# YOUR ASSIGNMENT:
Among the entries below, find every line that has "worst" and pull it out.

# RECORDS PROVIDED:
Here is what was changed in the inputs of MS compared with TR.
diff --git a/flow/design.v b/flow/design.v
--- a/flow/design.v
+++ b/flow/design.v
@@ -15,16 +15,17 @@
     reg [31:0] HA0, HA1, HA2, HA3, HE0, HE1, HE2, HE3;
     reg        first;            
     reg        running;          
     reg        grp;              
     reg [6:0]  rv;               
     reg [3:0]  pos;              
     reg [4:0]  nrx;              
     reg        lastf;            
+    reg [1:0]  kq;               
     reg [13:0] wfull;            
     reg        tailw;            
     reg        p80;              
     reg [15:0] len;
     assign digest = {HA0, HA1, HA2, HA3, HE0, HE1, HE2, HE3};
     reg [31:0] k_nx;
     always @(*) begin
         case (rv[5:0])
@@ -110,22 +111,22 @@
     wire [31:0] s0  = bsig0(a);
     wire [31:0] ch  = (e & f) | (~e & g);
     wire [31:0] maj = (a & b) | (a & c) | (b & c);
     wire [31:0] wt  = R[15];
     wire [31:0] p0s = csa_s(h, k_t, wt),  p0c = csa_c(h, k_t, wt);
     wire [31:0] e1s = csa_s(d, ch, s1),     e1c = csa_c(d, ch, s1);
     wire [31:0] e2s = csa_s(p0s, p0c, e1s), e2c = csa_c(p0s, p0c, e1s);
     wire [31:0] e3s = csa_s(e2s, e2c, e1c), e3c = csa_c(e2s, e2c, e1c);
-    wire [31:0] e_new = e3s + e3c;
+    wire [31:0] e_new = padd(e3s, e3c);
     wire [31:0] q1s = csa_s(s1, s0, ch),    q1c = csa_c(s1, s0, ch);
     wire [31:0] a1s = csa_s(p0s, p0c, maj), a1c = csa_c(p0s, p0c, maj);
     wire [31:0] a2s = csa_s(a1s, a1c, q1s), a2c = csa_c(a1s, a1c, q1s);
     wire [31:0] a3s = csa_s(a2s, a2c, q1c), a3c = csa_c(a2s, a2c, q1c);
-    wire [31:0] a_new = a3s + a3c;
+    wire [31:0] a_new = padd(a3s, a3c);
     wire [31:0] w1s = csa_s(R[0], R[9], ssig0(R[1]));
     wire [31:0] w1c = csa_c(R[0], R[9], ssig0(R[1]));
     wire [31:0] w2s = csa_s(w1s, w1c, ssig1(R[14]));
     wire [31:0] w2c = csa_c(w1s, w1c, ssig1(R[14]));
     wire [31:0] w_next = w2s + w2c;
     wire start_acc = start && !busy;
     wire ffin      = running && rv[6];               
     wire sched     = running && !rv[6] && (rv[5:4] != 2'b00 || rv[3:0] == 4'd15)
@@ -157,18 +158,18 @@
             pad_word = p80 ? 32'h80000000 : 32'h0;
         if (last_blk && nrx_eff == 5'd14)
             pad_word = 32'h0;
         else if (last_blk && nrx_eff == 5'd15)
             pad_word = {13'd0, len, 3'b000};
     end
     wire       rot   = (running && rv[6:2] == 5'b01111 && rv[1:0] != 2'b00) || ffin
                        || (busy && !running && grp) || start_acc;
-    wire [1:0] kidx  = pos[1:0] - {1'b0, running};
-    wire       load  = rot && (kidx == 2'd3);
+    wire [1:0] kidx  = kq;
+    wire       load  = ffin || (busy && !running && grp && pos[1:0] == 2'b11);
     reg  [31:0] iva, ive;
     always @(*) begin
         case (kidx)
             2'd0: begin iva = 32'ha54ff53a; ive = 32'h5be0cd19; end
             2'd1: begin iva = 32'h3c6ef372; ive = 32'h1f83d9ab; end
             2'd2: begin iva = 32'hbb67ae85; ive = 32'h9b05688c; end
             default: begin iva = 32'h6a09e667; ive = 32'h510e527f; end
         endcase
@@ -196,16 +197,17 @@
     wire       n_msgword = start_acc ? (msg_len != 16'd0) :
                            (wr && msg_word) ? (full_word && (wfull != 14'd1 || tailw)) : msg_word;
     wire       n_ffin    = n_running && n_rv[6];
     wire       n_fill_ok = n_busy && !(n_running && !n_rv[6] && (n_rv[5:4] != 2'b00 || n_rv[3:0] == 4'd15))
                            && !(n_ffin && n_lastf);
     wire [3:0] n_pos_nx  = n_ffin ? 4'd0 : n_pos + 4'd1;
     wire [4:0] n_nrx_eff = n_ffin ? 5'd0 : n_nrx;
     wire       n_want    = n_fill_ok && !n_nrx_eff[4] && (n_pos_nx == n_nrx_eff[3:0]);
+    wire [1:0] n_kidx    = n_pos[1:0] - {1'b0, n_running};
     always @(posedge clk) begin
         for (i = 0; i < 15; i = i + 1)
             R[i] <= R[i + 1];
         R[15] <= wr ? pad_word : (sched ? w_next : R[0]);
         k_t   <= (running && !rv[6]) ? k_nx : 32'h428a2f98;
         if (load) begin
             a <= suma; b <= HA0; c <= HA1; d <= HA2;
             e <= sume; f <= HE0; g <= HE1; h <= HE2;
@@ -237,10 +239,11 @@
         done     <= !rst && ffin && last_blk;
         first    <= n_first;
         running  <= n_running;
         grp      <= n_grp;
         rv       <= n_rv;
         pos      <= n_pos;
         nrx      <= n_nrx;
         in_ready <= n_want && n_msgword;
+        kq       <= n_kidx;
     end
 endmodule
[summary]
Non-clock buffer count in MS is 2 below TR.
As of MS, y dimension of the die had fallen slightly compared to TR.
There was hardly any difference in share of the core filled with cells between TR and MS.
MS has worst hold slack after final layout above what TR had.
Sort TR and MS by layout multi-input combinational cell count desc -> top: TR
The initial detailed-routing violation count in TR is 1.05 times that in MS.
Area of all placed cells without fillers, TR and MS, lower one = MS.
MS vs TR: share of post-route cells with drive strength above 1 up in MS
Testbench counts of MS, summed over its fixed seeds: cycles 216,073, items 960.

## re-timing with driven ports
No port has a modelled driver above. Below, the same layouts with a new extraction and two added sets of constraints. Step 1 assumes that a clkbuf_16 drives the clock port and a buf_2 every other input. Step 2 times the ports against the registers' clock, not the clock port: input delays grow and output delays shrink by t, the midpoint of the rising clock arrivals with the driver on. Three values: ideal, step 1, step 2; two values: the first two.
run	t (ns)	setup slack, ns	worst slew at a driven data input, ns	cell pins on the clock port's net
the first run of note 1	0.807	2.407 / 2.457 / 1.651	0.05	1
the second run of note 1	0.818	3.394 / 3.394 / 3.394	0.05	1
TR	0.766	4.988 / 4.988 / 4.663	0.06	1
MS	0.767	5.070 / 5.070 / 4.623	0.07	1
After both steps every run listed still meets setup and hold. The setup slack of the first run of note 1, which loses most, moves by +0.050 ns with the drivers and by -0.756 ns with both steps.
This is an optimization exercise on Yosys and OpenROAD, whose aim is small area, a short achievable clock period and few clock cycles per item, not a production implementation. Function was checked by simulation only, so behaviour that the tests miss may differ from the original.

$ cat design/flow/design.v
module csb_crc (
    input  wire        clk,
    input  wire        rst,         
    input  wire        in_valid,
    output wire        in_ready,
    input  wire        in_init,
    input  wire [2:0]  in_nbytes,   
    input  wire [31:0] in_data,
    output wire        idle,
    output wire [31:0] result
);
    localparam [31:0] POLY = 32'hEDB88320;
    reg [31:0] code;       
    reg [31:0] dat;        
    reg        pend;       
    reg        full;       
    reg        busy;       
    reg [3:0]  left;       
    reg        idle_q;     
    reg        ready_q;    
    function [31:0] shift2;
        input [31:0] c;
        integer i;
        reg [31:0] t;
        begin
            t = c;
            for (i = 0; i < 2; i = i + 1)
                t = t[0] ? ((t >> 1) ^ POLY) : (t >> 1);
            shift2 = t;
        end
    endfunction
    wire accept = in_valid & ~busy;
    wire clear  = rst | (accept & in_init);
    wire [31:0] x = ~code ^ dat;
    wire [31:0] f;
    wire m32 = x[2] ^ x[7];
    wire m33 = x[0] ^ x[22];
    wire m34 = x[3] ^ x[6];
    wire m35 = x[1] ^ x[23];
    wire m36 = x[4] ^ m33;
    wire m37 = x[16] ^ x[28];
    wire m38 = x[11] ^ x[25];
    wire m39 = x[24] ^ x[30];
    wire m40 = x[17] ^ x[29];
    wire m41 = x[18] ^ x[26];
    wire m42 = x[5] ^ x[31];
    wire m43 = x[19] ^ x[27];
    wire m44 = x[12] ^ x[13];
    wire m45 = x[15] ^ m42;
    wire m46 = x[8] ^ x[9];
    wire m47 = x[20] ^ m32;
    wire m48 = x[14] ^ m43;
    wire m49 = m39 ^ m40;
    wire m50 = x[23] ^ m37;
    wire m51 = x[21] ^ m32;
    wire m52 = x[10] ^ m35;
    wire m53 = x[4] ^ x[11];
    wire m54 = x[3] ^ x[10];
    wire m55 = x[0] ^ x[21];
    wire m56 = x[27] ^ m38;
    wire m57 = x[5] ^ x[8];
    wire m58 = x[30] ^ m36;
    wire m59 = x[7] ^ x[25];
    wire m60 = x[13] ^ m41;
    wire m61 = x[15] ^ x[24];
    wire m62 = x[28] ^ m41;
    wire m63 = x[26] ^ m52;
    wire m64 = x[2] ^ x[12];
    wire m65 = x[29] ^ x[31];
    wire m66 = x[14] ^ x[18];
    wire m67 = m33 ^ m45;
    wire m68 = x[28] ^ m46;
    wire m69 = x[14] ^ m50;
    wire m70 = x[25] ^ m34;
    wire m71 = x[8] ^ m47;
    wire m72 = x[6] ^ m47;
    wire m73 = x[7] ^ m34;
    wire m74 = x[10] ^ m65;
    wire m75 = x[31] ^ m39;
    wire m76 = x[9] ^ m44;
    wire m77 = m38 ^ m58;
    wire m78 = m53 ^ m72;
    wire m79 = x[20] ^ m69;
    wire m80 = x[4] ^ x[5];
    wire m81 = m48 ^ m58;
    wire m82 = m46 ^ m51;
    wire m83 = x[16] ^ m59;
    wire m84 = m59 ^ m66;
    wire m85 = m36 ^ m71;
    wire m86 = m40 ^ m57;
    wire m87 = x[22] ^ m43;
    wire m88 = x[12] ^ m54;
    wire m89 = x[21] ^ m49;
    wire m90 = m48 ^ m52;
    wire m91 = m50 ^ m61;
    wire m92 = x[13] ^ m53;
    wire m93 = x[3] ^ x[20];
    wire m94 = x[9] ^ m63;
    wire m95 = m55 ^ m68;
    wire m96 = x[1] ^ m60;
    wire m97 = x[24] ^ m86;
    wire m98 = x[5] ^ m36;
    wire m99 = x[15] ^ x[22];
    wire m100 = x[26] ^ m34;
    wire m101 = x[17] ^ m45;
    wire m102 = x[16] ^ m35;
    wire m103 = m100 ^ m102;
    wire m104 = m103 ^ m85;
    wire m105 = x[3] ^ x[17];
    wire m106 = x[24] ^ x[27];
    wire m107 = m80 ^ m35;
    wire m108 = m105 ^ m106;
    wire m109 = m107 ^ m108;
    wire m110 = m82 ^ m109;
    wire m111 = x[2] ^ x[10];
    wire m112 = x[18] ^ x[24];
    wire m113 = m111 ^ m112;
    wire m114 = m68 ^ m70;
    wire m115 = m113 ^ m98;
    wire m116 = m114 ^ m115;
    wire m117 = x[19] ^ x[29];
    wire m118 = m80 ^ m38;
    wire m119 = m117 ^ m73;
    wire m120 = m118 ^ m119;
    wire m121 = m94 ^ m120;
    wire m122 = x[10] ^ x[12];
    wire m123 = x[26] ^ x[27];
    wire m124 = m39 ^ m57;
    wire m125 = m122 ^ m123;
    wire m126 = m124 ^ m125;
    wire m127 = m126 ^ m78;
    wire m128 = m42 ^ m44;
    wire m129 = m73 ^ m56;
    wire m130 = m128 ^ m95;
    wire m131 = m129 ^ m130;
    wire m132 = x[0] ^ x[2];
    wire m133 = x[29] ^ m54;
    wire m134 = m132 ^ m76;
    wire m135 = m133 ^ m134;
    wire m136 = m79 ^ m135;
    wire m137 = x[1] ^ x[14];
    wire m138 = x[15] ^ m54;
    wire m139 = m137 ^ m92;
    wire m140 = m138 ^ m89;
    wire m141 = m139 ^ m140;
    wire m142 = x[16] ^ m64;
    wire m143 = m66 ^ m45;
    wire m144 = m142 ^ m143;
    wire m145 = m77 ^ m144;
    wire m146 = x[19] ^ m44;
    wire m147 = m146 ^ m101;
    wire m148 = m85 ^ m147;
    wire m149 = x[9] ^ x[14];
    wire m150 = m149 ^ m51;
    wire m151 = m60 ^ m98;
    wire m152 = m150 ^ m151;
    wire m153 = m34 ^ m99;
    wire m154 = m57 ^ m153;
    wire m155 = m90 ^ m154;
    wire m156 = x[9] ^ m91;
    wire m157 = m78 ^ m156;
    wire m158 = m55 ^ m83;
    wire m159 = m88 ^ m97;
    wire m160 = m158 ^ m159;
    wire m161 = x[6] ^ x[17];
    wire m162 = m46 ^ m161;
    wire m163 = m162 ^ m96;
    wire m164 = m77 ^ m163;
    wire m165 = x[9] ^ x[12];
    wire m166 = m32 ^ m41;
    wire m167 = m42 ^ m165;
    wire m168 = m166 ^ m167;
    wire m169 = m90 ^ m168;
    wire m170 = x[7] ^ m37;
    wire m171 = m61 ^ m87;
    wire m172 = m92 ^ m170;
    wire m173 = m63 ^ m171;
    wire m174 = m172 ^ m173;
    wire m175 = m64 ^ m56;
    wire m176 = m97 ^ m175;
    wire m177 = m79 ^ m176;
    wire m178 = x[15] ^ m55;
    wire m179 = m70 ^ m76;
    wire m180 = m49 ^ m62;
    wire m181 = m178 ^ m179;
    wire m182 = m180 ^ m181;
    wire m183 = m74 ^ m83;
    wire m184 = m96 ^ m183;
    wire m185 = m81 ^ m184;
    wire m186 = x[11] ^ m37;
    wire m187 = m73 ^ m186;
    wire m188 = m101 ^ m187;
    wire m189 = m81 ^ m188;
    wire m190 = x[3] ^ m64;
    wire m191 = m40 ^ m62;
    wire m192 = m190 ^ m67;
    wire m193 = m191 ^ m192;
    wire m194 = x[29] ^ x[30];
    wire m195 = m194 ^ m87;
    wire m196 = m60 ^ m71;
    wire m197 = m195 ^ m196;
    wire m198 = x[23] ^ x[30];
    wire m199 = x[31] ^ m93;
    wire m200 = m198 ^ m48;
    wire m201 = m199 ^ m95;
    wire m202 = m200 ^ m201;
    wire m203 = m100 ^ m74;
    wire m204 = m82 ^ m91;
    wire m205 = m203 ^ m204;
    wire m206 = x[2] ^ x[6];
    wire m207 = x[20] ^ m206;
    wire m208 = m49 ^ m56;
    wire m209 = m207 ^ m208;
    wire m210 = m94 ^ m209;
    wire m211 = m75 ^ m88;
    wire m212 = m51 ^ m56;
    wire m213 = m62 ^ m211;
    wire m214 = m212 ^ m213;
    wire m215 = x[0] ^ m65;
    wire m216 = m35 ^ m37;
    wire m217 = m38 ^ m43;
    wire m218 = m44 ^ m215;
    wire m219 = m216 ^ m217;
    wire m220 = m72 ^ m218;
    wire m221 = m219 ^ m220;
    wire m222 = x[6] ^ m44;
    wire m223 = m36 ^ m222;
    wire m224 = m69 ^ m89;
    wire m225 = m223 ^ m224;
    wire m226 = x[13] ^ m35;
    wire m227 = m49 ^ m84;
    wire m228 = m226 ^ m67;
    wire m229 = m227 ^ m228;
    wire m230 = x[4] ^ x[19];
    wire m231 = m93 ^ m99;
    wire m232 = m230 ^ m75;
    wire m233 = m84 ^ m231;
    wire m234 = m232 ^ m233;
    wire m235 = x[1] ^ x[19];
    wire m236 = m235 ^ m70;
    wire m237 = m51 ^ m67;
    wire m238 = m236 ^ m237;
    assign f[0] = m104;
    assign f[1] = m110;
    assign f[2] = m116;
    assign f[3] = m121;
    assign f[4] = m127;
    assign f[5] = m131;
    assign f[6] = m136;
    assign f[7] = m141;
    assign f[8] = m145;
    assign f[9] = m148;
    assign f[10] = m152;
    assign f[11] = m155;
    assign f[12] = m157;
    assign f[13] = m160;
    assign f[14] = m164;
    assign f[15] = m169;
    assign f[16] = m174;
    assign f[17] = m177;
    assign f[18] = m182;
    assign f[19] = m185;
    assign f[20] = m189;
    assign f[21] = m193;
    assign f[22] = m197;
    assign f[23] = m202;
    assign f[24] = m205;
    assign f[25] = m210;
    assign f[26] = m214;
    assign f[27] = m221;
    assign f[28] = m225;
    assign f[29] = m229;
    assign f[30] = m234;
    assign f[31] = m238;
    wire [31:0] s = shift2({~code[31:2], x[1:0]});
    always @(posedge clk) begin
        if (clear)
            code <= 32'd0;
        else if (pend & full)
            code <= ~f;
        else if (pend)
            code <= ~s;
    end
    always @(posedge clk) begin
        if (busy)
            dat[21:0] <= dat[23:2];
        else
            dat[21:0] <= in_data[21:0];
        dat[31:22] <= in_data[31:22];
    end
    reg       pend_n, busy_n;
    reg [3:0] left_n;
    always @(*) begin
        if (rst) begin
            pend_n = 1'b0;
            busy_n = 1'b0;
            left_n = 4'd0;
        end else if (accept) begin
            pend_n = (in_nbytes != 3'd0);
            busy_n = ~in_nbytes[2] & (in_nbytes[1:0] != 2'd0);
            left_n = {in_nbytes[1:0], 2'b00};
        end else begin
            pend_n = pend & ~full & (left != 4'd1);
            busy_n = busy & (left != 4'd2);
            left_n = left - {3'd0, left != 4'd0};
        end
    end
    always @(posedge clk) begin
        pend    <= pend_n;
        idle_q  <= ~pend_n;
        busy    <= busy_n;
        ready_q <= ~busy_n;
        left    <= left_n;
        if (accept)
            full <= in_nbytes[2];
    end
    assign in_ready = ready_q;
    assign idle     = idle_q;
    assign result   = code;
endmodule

# RESULT OF THIS TASK:
MS has worst hold slack after final layout above what TR had.
run	t (ns)	setup slack, ns	worst slew at a driven data input, ns	cell pins on the clock port's net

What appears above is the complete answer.